* ACTIVITY *
Starting at the line that contains "repair buffers,4,30.0,0.0127" in the listing below, write out every line word for word until you have written the line that contains "met1 | 1950 | 0.304 | 817".

* DATA TO PROCESS *
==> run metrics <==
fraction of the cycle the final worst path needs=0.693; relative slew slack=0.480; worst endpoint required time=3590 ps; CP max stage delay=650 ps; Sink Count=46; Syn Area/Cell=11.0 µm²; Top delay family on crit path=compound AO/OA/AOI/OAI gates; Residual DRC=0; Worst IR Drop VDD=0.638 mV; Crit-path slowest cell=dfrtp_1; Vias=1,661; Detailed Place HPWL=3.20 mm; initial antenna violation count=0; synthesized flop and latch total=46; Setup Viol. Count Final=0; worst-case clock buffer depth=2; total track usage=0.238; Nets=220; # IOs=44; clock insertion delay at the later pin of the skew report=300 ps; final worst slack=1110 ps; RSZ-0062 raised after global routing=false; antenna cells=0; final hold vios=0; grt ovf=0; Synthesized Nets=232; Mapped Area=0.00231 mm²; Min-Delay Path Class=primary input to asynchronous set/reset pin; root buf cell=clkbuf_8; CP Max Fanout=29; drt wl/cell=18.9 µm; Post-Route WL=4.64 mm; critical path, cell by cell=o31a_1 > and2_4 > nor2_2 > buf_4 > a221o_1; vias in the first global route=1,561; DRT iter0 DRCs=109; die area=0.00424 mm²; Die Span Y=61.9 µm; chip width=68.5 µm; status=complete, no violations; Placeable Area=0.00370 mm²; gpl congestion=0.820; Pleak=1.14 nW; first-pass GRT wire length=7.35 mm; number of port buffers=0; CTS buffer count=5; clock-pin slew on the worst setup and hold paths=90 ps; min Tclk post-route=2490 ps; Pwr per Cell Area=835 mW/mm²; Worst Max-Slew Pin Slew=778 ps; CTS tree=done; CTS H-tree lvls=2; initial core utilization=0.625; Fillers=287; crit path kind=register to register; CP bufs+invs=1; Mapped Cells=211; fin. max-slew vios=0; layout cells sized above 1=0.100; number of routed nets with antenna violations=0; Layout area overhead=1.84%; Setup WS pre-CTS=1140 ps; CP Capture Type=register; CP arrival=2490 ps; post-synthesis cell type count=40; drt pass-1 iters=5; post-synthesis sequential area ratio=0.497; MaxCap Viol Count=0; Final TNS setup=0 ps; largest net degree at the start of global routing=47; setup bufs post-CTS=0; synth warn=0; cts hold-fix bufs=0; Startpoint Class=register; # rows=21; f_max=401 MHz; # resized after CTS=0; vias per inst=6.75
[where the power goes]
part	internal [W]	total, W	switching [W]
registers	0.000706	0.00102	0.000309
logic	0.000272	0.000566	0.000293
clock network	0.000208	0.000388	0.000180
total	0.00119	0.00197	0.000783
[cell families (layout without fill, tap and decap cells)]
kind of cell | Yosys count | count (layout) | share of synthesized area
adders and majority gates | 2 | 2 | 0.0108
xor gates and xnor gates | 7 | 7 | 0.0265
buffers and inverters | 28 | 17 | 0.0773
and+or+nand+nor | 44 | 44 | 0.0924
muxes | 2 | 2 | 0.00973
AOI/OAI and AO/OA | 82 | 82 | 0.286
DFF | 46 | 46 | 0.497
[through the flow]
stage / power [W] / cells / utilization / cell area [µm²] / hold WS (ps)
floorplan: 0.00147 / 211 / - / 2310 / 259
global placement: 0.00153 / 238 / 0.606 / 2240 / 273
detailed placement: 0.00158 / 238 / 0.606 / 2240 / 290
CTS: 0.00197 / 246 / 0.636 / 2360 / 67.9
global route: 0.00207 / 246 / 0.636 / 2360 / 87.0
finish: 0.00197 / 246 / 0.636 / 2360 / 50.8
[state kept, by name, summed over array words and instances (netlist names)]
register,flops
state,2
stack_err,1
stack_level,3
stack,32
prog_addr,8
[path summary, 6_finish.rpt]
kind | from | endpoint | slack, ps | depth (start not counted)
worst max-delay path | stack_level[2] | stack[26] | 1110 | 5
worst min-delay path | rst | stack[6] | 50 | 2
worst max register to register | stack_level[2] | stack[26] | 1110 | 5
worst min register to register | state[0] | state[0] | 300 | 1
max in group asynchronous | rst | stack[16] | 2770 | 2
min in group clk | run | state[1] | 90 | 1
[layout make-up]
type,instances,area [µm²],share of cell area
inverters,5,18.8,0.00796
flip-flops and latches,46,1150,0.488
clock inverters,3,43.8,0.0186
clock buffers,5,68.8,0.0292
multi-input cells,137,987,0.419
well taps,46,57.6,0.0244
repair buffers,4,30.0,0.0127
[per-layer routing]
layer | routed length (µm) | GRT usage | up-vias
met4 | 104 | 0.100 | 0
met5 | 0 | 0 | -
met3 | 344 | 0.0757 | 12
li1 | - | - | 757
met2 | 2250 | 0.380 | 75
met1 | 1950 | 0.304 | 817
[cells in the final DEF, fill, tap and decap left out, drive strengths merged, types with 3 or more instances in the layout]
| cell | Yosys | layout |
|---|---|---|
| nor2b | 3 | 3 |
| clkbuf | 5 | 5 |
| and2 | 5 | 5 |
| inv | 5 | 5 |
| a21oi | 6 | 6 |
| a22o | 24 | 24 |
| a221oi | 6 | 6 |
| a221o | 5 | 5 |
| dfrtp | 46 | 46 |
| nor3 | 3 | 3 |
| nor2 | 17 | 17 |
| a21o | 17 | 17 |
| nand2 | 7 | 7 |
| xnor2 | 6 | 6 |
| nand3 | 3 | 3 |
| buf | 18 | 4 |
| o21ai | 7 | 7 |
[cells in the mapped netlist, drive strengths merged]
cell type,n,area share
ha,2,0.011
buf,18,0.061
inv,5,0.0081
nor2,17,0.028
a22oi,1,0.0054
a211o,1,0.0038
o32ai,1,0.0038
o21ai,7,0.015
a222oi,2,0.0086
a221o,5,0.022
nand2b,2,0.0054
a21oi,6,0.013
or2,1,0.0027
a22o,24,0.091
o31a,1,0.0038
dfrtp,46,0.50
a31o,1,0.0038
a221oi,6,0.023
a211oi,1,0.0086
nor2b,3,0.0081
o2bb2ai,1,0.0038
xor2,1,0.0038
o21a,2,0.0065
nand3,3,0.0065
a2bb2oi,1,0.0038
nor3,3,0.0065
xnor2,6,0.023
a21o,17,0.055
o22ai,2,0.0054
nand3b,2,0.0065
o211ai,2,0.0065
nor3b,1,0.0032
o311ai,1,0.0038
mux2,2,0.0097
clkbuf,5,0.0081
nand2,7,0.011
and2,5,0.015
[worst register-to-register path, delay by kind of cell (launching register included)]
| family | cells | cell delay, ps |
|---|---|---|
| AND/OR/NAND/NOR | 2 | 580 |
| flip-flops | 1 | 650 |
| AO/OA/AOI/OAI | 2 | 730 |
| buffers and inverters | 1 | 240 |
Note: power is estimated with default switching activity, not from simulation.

* EXERCISE ANSWER *
repair buffers,4,30.0,0.0127
[per-layer routing]
layer | routed length (µm) | GRT usage | up-vias
met4 | 104 | 0.100 | 0
met5 | 0 | 0 | -
met3 | 344 | 0.0757 | 12
li1 | - | - | 757
met2 | 2250 | 0.380 | 75
met1 | 1950 | 0.304 | 817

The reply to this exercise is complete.